::: Material to process :::
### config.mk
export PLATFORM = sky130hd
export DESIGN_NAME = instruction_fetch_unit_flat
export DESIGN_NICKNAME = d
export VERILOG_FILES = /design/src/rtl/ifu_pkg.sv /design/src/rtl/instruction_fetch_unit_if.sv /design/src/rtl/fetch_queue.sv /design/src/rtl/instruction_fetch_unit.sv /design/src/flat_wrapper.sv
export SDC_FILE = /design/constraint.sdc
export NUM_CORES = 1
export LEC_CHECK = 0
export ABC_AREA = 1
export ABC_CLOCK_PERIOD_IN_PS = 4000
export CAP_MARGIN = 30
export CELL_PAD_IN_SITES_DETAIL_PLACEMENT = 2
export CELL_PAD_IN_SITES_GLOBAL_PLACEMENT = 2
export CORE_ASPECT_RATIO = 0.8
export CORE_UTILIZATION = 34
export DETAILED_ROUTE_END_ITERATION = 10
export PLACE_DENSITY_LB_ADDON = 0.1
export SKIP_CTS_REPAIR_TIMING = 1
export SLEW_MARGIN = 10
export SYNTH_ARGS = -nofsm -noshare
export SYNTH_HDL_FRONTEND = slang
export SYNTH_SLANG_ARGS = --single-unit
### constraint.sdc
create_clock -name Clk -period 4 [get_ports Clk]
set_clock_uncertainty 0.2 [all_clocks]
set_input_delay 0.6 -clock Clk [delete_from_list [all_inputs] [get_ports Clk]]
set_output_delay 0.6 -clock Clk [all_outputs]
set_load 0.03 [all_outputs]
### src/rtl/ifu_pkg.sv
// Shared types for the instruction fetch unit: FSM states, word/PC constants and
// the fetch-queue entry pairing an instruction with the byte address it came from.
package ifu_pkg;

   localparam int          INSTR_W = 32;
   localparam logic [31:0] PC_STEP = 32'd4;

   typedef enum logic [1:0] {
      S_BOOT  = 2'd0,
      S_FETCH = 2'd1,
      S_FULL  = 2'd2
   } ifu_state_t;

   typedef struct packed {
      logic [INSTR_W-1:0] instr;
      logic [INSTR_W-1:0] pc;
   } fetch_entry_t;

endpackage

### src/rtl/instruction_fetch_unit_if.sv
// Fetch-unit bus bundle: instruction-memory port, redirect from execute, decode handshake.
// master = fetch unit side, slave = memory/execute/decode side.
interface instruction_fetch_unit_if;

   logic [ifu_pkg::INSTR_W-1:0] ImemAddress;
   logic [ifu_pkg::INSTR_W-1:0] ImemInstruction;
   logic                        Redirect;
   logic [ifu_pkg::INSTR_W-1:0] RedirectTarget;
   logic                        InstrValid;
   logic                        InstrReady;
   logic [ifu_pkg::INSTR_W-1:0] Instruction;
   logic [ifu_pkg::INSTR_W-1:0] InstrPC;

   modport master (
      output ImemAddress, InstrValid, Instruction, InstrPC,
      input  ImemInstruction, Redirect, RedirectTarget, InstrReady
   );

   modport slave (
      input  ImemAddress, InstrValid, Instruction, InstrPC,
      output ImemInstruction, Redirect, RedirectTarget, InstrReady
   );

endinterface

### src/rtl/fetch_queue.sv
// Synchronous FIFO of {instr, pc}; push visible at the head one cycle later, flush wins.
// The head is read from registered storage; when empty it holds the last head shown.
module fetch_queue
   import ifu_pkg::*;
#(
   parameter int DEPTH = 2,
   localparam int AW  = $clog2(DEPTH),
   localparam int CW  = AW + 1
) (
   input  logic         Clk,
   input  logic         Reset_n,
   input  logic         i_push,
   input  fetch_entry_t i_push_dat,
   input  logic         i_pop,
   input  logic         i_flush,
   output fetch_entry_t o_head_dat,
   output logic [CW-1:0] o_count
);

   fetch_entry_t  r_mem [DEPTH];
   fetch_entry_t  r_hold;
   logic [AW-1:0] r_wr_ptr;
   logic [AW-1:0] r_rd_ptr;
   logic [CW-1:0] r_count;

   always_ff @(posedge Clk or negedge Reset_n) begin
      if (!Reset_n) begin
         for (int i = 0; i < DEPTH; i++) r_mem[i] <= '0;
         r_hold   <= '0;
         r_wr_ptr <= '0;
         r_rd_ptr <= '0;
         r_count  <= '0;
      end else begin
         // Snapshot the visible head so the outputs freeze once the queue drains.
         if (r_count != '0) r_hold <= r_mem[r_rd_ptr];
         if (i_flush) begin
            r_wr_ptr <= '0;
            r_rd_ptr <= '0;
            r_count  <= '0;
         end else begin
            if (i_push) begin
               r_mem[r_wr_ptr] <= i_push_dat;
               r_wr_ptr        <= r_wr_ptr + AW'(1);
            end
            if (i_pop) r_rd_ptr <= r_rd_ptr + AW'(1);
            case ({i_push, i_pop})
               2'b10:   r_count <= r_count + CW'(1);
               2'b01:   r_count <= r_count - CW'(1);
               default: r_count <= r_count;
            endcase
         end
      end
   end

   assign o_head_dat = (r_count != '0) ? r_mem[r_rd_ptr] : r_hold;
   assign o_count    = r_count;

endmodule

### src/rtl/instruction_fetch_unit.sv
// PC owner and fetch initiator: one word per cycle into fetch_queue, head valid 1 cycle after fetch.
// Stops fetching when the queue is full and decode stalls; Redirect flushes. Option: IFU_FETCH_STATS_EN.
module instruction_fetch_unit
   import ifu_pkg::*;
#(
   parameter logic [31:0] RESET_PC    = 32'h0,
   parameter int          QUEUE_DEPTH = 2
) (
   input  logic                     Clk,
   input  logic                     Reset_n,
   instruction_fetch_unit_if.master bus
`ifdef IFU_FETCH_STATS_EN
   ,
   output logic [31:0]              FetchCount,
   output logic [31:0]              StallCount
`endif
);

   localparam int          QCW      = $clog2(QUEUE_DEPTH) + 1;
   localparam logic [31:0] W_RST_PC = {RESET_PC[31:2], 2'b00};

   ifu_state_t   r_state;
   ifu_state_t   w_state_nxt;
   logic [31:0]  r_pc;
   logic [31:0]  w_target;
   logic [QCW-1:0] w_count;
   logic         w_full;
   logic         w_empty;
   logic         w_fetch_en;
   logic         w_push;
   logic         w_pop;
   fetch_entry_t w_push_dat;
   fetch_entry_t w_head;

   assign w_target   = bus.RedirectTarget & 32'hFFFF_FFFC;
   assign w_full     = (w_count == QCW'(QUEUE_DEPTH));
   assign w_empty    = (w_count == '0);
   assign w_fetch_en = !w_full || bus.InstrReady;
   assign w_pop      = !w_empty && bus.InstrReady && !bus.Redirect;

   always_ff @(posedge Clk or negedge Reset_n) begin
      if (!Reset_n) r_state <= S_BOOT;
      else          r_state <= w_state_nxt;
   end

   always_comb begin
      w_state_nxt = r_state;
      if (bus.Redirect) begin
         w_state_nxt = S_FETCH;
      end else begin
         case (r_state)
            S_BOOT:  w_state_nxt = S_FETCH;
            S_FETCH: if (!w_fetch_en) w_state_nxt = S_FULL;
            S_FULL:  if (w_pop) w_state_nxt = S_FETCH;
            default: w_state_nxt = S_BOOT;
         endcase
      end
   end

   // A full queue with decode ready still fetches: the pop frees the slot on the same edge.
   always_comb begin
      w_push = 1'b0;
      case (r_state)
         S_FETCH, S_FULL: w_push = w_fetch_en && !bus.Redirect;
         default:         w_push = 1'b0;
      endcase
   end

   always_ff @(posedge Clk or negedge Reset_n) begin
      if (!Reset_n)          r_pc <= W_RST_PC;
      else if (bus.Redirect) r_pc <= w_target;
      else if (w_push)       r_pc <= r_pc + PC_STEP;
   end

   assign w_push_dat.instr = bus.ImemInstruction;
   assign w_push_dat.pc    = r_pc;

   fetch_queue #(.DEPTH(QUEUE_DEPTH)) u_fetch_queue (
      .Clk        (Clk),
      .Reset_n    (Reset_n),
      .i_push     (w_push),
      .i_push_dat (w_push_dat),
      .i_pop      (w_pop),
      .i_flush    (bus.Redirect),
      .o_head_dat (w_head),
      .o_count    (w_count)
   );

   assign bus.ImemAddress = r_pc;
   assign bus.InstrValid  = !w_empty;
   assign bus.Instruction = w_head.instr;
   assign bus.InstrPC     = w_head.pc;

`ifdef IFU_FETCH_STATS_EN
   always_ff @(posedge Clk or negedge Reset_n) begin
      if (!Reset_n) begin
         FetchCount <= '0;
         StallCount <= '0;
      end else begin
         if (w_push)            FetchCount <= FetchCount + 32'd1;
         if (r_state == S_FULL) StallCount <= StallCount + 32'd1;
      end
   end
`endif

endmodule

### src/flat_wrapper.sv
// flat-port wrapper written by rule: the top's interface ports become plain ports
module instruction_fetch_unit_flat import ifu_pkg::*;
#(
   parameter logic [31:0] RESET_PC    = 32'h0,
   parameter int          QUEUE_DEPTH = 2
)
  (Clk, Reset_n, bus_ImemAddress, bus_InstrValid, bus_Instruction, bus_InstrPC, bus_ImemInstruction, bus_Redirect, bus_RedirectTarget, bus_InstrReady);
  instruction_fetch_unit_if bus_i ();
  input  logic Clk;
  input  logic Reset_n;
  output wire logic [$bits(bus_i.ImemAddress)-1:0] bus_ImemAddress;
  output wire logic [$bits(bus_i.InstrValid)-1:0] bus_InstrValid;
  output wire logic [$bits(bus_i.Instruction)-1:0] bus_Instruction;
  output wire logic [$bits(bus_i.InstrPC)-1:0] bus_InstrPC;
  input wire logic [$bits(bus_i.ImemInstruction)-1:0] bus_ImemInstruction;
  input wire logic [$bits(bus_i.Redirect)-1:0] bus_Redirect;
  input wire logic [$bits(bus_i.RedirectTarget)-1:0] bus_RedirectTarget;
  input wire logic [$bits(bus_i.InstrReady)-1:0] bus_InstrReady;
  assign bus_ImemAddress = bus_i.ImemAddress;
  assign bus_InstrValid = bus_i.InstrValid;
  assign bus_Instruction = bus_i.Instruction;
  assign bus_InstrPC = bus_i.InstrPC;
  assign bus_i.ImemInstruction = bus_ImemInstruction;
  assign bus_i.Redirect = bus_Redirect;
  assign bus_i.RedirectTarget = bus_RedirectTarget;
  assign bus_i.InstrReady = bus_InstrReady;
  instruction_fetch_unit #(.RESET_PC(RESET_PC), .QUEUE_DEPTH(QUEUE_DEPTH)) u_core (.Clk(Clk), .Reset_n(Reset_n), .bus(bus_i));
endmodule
:::
::: Material to process :::
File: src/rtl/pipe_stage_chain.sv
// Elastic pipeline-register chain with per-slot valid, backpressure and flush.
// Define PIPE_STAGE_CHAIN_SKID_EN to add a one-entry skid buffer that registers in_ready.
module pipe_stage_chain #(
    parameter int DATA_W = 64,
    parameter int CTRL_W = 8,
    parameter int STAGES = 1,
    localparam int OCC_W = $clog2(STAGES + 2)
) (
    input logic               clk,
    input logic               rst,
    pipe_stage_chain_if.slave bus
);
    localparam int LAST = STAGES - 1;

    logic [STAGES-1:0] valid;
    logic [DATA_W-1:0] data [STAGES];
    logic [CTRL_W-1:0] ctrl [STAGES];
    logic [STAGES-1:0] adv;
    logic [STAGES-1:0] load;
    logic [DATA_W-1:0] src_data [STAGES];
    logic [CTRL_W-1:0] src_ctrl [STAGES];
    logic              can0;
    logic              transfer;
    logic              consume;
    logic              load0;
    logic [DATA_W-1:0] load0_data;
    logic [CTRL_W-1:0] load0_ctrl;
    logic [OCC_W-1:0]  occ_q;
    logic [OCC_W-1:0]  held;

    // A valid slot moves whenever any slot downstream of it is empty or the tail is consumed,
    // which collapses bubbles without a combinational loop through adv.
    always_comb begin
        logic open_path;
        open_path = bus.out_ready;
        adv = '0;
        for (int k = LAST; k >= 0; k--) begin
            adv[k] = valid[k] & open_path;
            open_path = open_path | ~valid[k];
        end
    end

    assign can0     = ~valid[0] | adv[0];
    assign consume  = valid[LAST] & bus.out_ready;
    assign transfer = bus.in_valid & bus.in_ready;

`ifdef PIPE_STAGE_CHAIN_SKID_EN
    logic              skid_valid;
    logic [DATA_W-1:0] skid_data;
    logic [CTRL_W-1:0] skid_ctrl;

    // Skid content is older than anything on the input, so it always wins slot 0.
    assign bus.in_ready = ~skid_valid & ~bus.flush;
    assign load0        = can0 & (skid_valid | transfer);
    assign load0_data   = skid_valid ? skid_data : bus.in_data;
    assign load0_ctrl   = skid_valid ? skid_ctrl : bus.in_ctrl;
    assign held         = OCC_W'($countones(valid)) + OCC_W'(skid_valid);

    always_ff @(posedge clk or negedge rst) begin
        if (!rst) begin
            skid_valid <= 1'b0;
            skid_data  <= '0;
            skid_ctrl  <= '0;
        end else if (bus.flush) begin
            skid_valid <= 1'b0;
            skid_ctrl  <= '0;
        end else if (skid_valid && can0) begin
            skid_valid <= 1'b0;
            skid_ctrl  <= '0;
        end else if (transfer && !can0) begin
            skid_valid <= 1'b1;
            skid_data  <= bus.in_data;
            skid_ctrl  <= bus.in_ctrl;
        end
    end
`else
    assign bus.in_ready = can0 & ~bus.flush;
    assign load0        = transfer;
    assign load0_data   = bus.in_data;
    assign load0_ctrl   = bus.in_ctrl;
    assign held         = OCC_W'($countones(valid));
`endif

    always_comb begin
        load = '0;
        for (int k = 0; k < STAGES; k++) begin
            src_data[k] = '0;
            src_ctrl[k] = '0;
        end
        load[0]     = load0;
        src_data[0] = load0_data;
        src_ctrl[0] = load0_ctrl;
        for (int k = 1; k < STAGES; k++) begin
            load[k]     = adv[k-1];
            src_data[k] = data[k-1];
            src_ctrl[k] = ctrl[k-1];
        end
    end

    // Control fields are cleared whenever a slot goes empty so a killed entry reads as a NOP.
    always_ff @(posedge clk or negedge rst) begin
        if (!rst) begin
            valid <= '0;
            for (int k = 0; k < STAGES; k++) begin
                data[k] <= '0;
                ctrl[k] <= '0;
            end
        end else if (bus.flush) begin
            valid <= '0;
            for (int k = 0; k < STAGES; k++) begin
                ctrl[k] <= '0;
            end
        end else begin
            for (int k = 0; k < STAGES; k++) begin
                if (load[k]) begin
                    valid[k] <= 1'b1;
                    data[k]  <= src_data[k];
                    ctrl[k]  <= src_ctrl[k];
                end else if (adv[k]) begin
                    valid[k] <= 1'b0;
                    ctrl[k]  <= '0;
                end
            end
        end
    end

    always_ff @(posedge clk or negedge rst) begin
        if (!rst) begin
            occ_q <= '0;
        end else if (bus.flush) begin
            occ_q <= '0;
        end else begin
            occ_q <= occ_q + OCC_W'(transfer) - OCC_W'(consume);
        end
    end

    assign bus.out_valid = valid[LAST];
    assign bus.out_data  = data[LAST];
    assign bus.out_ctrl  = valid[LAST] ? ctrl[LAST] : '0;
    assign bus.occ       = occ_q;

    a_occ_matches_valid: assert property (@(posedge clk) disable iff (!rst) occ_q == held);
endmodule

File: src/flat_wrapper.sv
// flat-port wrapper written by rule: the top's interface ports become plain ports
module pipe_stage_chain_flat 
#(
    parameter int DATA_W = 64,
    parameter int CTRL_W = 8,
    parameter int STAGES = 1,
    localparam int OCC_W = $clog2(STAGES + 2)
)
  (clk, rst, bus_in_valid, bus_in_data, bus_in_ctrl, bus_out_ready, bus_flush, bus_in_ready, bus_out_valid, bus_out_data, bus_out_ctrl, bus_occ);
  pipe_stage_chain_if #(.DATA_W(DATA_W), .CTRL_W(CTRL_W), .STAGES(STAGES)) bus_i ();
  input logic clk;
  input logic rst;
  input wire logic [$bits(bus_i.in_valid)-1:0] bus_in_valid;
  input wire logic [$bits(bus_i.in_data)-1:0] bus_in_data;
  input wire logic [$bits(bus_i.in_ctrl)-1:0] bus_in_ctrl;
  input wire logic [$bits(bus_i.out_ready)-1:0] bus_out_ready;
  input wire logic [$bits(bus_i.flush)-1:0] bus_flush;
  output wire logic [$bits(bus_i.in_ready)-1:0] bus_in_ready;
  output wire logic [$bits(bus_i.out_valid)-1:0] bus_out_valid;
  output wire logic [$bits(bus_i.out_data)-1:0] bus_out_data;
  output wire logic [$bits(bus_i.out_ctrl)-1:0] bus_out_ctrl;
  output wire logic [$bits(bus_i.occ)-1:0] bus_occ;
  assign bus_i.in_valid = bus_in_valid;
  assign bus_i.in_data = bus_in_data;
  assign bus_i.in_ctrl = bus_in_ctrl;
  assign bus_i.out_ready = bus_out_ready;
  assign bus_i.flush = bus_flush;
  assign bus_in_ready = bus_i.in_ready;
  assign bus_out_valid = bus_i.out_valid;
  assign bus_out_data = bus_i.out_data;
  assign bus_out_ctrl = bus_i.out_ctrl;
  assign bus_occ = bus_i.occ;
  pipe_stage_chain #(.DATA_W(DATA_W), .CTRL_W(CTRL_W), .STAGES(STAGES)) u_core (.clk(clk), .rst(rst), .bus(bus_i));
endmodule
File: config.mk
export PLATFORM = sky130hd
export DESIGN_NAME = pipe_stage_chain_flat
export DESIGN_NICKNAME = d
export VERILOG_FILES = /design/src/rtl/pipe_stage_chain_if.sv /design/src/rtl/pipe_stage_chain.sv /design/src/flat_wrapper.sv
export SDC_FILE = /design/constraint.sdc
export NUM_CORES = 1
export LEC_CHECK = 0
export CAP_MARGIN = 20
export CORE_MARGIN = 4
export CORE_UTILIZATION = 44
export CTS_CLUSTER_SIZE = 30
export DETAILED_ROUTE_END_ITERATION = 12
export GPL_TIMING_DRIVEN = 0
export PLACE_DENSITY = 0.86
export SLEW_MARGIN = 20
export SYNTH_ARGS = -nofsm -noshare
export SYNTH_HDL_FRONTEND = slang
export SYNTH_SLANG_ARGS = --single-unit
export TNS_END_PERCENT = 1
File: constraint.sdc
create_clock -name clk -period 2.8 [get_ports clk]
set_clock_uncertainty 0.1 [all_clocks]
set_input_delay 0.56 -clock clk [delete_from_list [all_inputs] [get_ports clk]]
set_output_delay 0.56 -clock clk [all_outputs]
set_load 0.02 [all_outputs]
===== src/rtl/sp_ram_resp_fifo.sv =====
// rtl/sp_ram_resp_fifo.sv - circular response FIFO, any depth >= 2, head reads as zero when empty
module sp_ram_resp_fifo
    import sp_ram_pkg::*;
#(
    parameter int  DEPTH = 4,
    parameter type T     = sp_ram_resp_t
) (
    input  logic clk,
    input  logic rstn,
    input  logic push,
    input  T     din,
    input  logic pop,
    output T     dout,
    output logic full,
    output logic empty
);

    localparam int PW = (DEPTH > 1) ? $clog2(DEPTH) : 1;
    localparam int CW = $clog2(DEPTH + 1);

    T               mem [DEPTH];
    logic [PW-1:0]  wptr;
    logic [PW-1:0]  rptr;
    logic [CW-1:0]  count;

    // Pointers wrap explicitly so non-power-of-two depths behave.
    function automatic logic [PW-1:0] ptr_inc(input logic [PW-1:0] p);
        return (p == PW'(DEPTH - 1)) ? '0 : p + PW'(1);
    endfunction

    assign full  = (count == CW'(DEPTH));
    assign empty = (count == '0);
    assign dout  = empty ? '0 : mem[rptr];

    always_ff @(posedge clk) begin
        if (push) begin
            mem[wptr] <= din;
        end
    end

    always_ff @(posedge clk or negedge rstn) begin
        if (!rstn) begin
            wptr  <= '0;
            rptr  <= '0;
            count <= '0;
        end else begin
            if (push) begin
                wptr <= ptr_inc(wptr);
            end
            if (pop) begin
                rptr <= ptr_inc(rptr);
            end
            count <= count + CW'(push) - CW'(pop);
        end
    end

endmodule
:::
Problem description
Report how many lines in the data above contain "whenever", without any other words.

Written response
2